Utilization of in-situ self-supporting materials for the preparation of flexible and stretchable electrodes for the detection of nitric oxide released from cells

Real-time monitoring of nitric oxide from endogenously cells released is crucial for revealing their physiological activities or pathological processes. However, designing electrochemical sensors for real-time monitoring at the cellular level is challenging due to the simultaneous requirements of sensitivity, transient recording capability, and biocompatibility. Combining the universally self-supported grown highly active materials with stretchable conductive flexible substrates holds promise for achieving sensitive detection of cells and real-time monitoring of mechanically induced biomolecular release. However, existing manufacturing strategies for highly sensitive stretchable flexible electrochemical sensors still face significant challenges due to low material activity, high processing requirements, and the complexity of further designing membrane electrodes. Here, we designed a method of in-situ self-supported growth to grow Co-doped Ni(OH)2 structures on rigid Ti foil.

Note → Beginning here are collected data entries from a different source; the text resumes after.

What follows belongs to an exercise in optimizing a design on an open flow for small area; a production flow would make more cautious choices. The RTL was checked by simulation tests, not by an equivalence proof against the original design.

`design/flow/config.mk`:
```
export PLATFORM = sky130hd
export DESIGN_NAME = sort16_top
export DESIGN_NICKNAME = sort16_top
export VERILOG_FILES = /design/flow/design.v
export SDC_FILE = /design/flow/constraint.sdc
export NUM_CORES = 4
export LEC_CHECK = 0
export CAP_MARGIN = 20
export CORE_MARGIN = 2
export CORE_UTILIZATION = 60
export GPL_TIMING_DRIVEN = 0
export PLACE_DENSITY = 0.7
export SETUP_SLACK_MARGIN = 0.2
export SLEW_MARGIN = 20
```
`design/flow/constraint.sdc`:
```
create_clock -name core_clock -period 7.0 [get_ports {clk}]
set_input_delay 1.4000 -clock core_clock [delete_from_list [all_inputs] [get_ports {clk}]]
set_output_delay 1.4000 -clock core_clock [all_outputs]
set_load 0.01 [all_outputs]
```
Background: an optimization exercise with open tools, aiming at small area. Do not read the settings as production practice. Function was checked by simulation only, so behaviour that the tests miss may differ from the original. Power and IR drop assume default switching activity.

// brain_m
module brain_m(clk, rst, distance, mode, start, E, color, OE, shape);
	input clk, rst, mode, start, E;
	input [6:0] distance;
	output color, OE;
	output [4:0] shape;
	wire [6:0] wnext, dsc_flat, th;
	wire [1:0] acat_flat;
	wire [4:0] dot, rAddr;
	wire colr1, hit;
	wire [19:0] v;
	sensory_neuron s(clk, rst, distance, start, wnext);
	direction_ganglion d(clk, rst, wnext, start, acat_flat, dsc_flat, colr1);
	inter_neuron in(clk, rst, mode, dsc_flat, v);
	memory_neuron m(v, rAddr, hit, th, dot);
	intelligent_stimuli_comparison_unit iscu(clk, rst, E, acat_flat, dsc_flat, mode, hit, th, dot,
		colr1, color, OE, shape, rAddr);
endmodule
Size in the first run: about 310 flip-flops, roughly 12000 um2 of cells after synthesis.
Settings: LEC_CHECK=0, CAP_MARGIN=0, CORE_MARGIN=2, CORE_UTILIZATION=60, CTS_BUF_LIST=sky130_fd_sc_hd__clkbuf_2 sky130_fd_sc_hd__clkbuf_4 sky130_fd_sc_hd__clkbuf_8, CTS_CLUSTER_DIAMETER=60, CTS_CLUSTER_SIZE=20, PLACE_DENSITY=0.7, SLEW_MARGIN=0; clock period 10.0 ns.
standard.sh (not shown) runs the stock make flow with config.mk's settings and CLKGATE_MAP_FILE= SYNTH_SCRIPT=/design/flow/synth_recipe.tcl, a recipe that flattens the netlist after the stock synthesis.
==> flow/flow/run.sh <==
#!/bin/bash
# Layout flow: the standard flow (standard.sh) with two changes.
# 1. Synthesis is the standard flow's synthesis script with the ABC step given an
#    area-oriented script (flow/area.abc) and without the adder-cell mapping.
#    Registers, their names and their cell types are those of the standard
#    synthesis; only the combinational mapping differs.
# 2. Ports are buffered with sky130_fd_sc_hd__buf_1.
# 3. Clock tree synthesis does not add dummy clock loads.
# Each tool's full output stays in the ORFS logs folder (orfs/logs/...); the
# make output of each step is written to a log file here.
set -euo pipefail
HERE=$(pwd)
MAKECMD=$(grep '^make ' standard.sh)
MAKECMD=$(echo "$MAKECMD" | sed -E "s#SYNTH_SCRIPT=[^ ]+#SYNTH_SCRIPT=$HERE/flow/area_synth.tcl ADDER_MAP_FILE=#; s#\"\\\$\{@:-finish\}\"#synth#")
echo "$MAKECMD" > synth_cmd.log
export MY_ABC_SCRIPT=$HERE/flow/area.abc
eval "$MAKECMD" > synth_make.log 2>&1
export BUFFER_PORTS_ARGS="-buffer_cell sky130_fd_sc_hd__buf_1"
export CTS_ARGS="-sink_clustering_enable -repair_clock_nets -sink_clustering_size 16 -sink_clustering_max_diameter 45 -buf_list {sky130_fd_sc_hd__clkbuf_4 sky130_fd_sc_hd__clkbuf_8} -dont_use_dummy_load"
bash standard.sh > standard_make.log 2>&1
==> flow/flow/area.abc <==
strash
ifraig
dc2
dc2
dch -f
amap
strash
ifraig
dc2
dc2
dch -f
amap
topo
stime -c
==> flow/flow/area_synth.tcl <==
proc synth {args} { yosys synth -nofsm -noshare {*}$args }
proc abc {args} {
  set i [lsearch -exact $args -script]
  if {$i >= 0} { lset args [expr {$i + 1}] $::env(MY_ABC_SCRIPT) }
  yosys abc {*}$args
}
source $::env(SCRIPTS_DIR)/synth.tcl
# left out here: clear keep_hierarchy, flatten, clean up, hide names made inside functions, write 1_2_yosys.v
==> next run, changes <==
--- a/flow/flow/run.sh
+++ b/flow/flow/run.sh
@@ -18,3 +18,3 @@
 export BUFFER_PORTS_ARGS="-buffer_cell sky130_fd_sc_hd__buf_1"
-export CTS_ARGS="-sink_clustering_enable -repair_clock_nets -sink_clustering_size 16 -sink_clustering_max_diameter 45 -buf_list {sky130_fd_sc_hd__clkbuf_4 sky130_fd_sc_hd__clkbuf_8} -dont_use_dummy_load"
+export CTS_ARGS="-sink_clustering_enable -repair_clock_nets -sink_clustering_size 7 -sink_clustering_max_diameter 30 -buf_list {sky130_fd_sc_hd__clkbuf_2 sky130_fd_sc_hd__clkbuf_4} -dont_use_dummy_load"
 bash standard.sh > standard_make.log 2>&1
Outcome: Critical path depth stays the same; maximum frequency rose by 1.3%; design area goes down by 0.39%; total power falls by 1.9%.
==> next run, changes <==
--- a/flow/flow/run.sh
+++ b/flow/flow/run.sh
@@ -3,3 +3,4 @@
 # 1. Synthesis is the standard flow's synthesis script with the ABC step given an
-#    area-oriented script (flow/area.abc) and without the adder-cell mapping.
+#    area-oriented script (flow/area.abc, which includes a 60-second
+#    &deepsyn search) and without the adder-cell mapping.
 #    Registers, their names and their cell types are those of the standard
@@ -18,3 +19,3 @@
 export BUFFER_PORTS_ARGS="-buffer_cell sky130_fd_sc_hd__buf_1"
-export CTS_ARGS="-sink_clustering_enable -repair_clock_nets -sink_clustering_size 7 -sink_clustering_max_diameter 30 -buf_list {sky130_fd_sc_hd__clkbuf_2 sky130_fd_sc_hd__clkbuf_4} -dont_use_dummy_load"
+export CTS_ARGS="-sink_clustering_enable -repair_clock_nets -sink_clustering_size 10 -sink_clustering_max_diameter 35 -buf_list {sky130_fd_sc_hd__clkbuf_4} -dont_use_dummy_load"
 bash standard.sh > standard_make.log 2>&1
==> flow/flow/area.abc (replaced) <==
strash
ifraig
dc2
dc2
&get -n
&deepsyn -T 60
&put
dch -f
amap
strash
ifraig
dc2
dc2
dch -f
amap
topo
stime -c
Final area drops by a few percent.
Routed wire length stays flat.
First-iteration DRC count climbs by a few percent.
Total power drops by a few percent.
Combinational power stays flat.
Hold slack got worse by 24 ps.
Fmax drops by a few percent.
Final cell count drops by a few percent.
==> next run, changes <==
--- a/flow/flow/run.sh
+++ b/flow/flow/run.sh
@@ -3,4 +3,3 @@
 # 1. Synthesis is the standard flow's synthesis script with the ABC step given an
-#    area-oriented script (flow/area.abc, which includes a 60-second
-#    &deepsyn search) and without the adder-cell mapping.
+#    area-oriented script (flow/area.abc) and without the adder-cell mapping.
 #    Registers, their names and their cell types are those of the standard
==> flow/flow/area.abc (replaced) <==
strash
ifraig
dc2
dc2
dch -f
amap
strash
ifraig
dc2
dc2
dch -f
amap
topo
stime -c
Worst setup slack improved by 350 ps.
Wire length drops slightly.
Critical path depth fell by 2.
Total power came out lower slightly.
First-iteration DRC count came out higher by a few percent.
Die area went up slightly.
Fmax climbs by a few percent.
Synthesized cell count came out higher by a few percent.

what the ideal ports hide:
The results above use ideal ports. As a check the final layouts listed here were re-extracted and re-timed, cells and wires unchanged.
Step 1: set_driving_cell puts a clkbuf_16 on clk and a buf_2 on each other input, an assumption about the parent block.
Step 2 times the ports against the registers' clock, not the clock port: input delays grow and output delays shrink by t, the midpoint of the rising clock arrivals with the driver on.
a / b / c = no drivers / after step 1 / after step 2; a / b = the first two.
| run | shift t [ns] | slack for setup (ns) | worst slew at a driven data input, ns |
|---|---|---|---|
| the first run | 0.556 | 3.532 / 3.550 / 2.994 | 0.03 |
| the second run | 0.700 | 3.616 / 3.635 / 2.936 | 0.04 |
| the third run | 0.678 | 3.251 / 3.268 / 2.590 | 0.03 |
| the fourth run | 0.672 | 3.604 / 3.625 / 2.953 | 0.04 |
After both steps every run listed still meets setup and hold. For the second run, which loses most, drivers alone change the setup slack by +0.019 ns; drivers and shift together by -0.680 ns.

Leveraging the synergistic effect of Co and Ni, sensitive detection of NO was achieved, enabling real-time monitoring of trace amounts of NO released by Raw 264.7 cells. Based on this material, using catalytic ink method, it was transferred to low-resistance flexible ITO film (LIF), enabling real-time monitoring of mechanically induced NO release from Human Umbilical Vein Endothelial Cells (HUVECs) cells. [Display omitted] •A simple in-situ synthesis Co-Ni(OH)2, enhancing NO detection (sensitivity: 8.0 μA μM–1 cm–2; LOD: 1.0 nmol L–1).•Spin-coating transferred rigid materials to flexible substrates (Co-Ni(OH)2/LIF) with high sensing (sensitivity: 5.2 μA μM–1 cm–2; LOD: 10.0 nmol L–1).•The Co-Ni(OH)2/Ti sensor shows excellent biocompatibility and catalytic performance for real-time NO tracking in living cells.•The Co-Ni(OH)2/LIF stretchable electrochemical sensor enables real-time and sensitive monitoring of NO release under cellular (HUVECs) mechanical induction.